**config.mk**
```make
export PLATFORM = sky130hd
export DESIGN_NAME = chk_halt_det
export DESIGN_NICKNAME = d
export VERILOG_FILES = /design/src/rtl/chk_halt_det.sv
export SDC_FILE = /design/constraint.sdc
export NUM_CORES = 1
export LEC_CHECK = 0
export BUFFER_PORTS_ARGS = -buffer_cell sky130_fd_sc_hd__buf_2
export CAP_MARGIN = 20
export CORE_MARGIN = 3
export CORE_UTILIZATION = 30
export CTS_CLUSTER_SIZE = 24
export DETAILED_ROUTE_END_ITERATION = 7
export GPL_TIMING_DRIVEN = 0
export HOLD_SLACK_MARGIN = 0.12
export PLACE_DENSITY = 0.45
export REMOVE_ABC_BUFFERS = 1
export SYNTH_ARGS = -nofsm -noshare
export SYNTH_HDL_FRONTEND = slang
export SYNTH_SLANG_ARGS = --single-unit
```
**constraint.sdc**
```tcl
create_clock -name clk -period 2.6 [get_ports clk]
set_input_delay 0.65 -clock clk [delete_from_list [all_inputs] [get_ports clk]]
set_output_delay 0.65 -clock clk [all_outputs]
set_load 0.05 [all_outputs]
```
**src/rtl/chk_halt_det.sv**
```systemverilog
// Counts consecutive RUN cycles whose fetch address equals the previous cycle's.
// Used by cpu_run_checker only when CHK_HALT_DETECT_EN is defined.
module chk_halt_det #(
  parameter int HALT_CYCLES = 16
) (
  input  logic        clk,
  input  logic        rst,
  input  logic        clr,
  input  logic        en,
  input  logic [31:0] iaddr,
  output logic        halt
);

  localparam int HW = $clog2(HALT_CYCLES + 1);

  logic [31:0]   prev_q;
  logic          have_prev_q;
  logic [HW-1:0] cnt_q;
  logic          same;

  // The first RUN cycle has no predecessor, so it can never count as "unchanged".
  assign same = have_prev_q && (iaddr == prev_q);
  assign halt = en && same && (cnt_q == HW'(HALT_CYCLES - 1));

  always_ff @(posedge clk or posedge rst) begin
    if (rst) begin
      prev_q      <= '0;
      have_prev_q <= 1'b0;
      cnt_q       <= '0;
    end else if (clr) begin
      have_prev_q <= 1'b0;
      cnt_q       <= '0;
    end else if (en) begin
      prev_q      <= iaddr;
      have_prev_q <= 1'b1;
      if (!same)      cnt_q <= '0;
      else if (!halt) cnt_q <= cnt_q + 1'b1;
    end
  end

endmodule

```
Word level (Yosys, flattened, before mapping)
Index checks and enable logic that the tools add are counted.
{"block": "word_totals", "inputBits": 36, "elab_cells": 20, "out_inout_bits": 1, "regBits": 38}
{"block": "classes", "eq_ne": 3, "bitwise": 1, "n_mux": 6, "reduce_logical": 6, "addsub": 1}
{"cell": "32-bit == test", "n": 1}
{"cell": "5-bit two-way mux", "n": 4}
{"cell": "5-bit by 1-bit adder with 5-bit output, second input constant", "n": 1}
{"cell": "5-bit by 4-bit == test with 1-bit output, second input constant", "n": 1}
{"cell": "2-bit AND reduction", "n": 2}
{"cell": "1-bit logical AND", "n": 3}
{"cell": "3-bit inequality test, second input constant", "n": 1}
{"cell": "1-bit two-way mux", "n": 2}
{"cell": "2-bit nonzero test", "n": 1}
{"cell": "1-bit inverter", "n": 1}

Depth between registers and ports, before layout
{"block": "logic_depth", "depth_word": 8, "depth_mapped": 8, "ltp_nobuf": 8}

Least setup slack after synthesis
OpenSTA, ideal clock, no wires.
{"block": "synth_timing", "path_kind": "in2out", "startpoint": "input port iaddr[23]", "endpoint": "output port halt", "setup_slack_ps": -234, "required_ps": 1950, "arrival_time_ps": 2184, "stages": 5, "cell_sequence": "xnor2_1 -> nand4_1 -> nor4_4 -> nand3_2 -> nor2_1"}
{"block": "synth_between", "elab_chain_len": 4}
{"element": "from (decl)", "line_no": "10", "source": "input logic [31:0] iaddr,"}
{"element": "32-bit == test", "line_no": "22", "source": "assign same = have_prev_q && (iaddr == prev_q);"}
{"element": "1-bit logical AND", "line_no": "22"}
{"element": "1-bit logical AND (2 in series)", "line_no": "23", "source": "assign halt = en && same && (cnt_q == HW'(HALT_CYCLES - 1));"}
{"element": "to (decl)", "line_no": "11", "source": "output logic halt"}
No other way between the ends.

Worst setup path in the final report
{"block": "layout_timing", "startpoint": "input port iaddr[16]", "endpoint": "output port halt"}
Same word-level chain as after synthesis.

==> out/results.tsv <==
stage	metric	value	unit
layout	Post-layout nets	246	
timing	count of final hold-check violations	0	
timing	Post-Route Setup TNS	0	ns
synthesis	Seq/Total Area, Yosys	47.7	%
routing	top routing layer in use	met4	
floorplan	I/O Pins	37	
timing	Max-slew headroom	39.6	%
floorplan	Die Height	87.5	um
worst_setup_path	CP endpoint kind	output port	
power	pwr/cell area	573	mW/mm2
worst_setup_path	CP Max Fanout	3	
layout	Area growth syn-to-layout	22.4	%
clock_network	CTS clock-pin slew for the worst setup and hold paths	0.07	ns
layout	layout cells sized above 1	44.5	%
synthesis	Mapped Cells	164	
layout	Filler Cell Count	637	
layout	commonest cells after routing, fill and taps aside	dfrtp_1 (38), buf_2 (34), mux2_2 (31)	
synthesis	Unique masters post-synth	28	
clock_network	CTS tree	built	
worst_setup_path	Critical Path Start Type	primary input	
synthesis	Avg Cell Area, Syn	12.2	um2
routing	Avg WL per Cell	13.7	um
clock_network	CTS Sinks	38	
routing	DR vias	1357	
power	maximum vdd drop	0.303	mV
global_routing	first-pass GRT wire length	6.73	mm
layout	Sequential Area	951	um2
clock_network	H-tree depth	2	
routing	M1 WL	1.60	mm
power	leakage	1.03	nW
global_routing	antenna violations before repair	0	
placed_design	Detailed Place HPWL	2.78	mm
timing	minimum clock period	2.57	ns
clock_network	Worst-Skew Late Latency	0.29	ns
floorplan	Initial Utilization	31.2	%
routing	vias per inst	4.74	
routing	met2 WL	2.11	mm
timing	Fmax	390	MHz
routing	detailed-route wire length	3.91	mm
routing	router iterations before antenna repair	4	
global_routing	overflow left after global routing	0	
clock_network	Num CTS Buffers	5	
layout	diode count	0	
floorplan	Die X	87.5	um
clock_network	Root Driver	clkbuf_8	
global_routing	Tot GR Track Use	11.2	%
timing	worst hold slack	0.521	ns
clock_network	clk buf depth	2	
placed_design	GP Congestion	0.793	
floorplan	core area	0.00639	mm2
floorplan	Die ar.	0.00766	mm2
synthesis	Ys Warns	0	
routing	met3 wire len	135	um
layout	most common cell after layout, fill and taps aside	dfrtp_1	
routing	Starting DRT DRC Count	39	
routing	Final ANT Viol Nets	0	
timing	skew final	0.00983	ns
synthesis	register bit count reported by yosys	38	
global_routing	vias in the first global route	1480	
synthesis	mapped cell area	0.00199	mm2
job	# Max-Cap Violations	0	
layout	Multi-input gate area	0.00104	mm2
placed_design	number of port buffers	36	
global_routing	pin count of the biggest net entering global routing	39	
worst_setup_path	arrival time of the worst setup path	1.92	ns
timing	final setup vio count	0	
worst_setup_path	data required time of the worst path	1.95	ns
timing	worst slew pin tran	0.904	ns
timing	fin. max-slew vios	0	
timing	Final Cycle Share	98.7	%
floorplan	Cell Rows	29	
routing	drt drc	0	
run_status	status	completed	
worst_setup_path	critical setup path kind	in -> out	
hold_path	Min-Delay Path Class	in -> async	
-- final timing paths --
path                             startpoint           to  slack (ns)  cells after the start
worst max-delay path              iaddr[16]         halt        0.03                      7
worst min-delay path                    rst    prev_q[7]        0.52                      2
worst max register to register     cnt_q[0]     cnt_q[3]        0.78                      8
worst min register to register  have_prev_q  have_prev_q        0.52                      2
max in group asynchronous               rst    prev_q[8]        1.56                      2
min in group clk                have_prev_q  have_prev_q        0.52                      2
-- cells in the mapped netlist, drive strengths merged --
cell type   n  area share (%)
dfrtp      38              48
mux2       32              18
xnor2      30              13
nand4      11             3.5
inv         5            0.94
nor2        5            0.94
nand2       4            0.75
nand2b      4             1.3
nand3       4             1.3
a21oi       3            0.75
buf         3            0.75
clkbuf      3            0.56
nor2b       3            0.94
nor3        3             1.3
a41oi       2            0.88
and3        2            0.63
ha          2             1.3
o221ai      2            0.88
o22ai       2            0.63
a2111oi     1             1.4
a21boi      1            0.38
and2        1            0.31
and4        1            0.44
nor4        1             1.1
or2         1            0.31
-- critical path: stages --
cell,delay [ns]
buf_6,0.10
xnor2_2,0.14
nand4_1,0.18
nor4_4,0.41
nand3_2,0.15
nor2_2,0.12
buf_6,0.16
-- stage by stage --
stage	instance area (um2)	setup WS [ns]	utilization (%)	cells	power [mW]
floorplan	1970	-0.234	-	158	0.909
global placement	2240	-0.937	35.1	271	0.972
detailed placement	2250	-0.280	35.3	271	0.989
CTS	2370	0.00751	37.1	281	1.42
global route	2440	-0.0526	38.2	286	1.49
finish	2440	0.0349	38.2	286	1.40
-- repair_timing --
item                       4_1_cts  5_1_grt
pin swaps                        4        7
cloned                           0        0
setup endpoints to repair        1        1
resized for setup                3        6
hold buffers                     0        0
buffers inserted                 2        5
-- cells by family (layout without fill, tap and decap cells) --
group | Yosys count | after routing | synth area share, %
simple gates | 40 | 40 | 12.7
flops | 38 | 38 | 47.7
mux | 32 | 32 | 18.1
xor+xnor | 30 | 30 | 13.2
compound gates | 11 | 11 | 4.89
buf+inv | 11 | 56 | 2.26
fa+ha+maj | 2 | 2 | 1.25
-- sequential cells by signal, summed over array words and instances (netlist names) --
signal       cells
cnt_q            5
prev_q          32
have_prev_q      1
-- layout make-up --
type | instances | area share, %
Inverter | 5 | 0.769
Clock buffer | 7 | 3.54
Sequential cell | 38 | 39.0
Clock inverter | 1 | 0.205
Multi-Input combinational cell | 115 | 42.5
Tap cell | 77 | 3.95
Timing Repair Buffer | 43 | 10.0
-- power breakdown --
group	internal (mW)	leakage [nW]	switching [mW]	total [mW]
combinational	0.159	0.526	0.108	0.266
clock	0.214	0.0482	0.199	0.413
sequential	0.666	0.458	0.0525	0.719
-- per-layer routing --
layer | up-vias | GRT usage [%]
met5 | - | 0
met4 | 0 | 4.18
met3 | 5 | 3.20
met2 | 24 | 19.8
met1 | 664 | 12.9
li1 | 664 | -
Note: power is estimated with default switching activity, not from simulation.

= = =

## Exercise prompt
Filter the entries down to the lines containing "before". Copy each of those lines.

## Output below
Word level (Yosys, flattened, before mapping)
Depth between registers and ports, before layout
global_routing	antenna violations before repair	0	
routing	router iterations before antenna repair	4	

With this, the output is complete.